*TASK REQUIREMENTS*
In the records below, some lines contain the word "exercise". Copy each of them.

─── WORKING DATA ───

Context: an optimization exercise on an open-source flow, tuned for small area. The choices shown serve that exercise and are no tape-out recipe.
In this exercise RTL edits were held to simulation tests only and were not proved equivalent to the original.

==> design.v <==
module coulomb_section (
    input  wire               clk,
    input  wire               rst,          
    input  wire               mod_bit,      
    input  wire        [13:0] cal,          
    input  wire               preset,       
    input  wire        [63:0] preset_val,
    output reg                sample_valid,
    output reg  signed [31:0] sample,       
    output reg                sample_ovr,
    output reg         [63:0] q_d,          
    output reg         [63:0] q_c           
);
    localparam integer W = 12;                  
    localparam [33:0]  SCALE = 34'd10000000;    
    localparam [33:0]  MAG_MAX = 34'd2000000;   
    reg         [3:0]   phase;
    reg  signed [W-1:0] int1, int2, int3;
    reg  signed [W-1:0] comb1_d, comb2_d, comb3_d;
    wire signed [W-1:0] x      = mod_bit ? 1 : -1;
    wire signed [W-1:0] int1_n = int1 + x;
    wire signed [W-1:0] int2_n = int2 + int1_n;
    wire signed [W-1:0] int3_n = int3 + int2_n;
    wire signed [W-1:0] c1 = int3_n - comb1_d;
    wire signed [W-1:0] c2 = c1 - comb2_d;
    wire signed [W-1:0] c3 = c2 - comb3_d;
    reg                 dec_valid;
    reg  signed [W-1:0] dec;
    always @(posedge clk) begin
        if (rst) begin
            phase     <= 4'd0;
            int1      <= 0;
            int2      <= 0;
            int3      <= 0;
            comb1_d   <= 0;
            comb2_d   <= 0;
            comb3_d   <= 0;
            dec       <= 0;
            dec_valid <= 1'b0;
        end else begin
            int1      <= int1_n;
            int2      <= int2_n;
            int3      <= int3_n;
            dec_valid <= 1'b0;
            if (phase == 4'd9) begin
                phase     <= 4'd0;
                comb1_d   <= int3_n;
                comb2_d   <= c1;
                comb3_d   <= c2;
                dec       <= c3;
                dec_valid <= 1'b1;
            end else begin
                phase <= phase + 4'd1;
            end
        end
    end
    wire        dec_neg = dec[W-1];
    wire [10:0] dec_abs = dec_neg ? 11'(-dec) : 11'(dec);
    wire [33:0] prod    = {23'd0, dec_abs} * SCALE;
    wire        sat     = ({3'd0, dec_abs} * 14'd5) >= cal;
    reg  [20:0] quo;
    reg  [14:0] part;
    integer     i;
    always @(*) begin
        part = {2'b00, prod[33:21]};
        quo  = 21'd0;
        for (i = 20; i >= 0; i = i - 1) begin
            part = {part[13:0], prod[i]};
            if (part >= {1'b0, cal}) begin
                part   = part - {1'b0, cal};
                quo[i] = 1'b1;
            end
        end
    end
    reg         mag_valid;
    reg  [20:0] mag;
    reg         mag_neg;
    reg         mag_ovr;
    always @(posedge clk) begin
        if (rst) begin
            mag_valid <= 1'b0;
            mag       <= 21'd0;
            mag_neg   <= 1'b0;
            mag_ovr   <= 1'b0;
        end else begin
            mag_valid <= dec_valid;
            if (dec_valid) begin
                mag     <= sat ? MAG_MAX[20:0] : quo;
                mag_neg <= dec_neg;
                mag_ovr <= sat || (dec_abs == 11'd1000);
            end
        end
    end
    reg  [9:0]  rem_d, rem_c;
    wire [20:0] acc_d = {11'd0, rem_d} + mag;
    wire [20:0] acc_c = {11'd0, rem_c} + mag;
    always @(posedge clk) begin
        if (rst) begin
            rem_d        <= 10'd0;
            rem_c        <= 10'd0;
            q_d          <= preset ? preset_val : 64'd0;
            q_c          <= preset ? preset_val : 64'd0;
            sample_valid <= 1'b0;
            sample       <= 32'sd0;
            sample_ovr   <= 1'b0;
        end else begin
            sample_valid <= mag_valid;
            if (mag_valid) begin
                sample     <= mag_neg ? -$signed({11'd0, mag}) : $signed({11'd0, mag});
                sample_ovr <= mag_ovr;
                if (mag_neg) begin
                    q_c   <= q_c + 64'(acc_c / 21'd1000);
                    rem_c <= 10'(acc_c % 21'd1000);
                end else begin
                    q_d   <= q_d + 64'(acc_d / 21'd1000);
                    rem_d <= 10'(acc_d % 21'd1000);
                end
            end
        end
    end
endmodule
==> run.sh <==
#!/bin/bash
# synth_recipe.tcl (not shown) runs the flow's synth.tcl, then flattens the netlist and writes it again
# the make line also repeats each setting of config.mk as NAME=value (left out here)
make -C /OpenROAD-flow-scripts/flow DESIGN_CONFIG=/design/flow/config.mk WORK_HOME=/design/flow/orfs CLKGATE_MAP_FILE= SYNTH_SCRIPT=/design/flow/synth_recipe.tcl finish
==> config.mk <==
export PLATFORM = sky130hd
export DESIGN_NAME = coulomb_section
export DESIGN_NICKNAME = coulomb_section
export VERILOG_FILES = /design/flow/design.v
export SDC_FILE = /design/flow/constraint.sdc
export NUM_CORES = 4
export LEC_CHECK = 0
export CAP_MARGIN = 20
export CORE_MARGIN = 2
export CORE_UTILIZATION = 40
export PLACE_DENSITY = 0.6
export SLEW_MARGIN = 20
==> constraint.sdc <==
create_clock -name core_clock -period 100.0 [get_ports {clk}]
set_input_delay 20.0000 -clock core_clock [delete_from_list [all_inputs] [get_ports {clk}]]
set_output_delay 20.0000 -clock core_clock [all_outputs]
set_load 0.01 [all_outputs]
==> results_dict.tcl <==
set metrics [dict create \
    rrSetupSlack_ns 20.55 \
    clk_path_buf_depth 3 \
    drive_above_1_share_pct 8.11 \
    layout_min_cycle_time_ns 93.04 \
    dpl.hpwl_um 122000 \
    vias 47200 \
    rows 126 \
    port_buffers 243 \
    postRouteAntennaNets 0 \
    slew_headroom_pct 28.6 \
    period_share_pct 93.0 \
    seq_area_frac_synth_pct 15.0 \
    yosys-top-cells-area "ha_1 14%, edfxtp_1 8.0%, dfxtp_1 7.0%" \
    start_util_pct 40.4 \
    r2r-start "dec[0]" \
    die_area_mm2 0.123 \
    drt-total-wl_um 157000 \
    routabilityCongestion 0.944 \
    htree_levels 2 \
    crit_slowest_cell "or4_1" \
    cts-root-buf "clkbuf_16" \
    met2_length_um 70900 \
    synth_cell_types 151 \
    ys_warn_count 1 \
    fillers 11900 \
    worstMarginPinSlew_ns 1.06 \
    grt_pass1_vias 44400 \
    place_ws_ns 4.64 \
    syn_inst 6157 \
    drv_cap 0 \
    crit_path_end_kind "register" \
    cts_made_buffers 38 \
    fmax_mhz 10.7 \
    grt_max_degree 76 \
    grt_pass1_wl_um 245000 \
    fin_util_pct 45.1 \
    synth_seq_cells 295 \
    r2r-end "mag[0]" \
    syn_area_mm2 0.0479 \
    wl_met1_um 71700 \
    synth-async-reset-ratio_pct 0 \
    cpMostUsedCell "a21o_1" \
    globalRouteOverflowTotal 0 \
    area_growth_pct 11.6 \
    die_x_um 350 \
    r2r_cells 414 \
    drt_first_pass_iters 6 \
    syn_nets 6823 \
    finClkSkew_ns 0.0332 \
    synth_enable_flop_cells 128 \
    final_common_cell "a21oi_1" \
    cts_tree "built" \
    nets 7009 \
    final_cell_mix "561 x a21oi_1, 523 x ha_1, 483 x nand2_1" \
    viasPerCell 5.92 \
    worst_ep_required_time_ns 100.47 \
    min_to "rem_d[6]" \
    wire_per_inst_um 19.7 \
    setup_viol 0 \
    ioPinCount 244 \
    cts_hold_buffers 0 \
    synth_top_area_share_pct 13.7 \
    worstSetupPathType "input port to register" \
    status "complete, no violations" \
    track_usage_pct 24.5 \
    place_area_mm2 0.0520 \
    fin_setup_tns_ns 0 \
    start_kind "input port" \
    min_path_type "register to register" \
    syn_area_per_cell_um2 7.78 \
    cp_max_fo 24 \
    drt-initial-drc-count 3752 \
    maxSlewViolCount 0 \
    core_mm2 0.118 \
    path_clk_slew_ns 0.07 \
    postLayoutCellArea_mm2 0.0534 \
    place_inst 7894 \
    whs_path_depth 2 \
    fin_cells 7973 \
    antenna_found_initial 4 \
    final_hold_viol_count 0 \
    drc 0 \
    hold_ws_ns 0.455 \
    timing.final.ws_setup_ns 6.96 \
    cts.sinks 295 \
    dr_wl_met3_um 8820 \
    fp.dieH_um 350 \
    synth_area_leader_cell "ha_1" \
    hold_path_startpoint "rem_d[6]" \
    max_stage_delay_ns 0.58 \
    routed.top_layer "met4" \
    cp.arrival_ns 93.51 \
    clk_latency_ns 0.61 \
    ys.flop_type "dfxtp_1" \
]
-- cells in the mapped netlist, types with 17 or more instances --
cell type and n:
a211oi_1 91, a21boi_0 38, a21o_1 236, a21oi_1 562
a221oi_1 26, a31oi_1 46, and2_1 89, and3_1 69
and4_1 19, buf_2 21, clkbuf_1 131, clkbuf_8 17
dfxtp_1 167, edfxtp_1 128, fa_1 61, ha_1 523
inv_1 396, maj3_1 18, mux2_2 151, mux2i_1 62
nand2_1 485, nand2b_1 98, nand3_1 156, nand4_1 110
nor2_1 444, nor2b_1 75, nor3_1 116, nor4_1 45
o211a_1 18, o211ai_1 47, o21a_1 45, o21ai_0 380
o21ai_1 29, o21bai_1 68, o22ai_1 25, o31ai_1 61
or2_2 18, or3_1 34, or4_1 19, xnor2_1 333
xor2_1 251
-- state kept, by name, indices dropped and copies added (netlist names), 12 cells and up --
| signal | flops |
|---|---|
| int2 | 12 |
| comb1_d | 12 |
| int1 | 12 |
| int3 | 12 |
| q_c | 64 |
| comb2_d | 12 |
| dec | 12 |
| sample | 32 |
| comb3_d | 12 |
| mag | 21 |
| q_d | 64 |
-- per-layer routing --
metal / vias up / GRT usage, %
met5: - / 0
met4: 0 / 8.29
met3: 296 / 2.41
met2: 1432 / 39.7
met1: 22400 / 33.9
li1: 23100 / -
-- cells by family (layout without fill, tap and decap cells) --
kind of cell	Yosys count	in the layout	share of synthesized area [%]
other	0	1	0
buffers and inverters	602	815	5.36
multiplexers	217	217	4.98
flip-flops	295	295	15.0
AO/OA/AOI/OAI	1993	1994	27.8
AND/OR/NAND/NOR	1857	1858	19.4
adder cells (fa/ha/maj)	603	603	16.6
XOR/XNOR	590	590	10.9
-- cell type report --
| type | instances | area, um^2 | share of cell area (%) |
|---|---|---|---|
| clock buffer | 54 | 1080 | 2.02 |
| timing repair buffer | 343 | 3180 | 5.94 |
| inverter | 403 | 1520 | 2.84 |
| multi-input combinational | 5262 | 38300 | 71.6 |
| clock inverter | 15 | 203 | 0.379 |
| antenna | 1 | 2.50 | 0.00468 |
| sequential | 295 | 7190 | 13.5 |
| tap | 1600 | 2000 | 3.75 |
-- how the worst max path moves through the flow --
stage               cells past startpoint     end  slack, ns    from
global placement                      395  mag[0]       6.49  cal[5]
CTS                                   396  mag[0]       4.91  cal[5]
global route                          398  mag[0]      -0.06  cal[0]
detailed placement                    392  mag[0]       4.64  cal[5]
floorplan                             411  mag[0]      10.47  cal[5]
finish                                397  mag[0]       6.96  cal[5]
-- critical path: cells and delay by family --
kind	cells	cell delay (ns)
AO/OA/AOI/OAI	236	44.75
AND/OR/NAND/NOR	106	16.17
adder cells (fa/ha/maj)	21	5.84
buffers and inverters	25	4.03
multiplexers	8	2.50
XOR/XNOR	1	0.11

───

*WRITTEN RESPONSE*
Context: an optimization exercise on an open-source flow, tuned for small area. The choices shown serve that exercise and are no tape-out recipe.
In this exercise RTL edits were held to simulation tests only and were not proved equivalent to the original.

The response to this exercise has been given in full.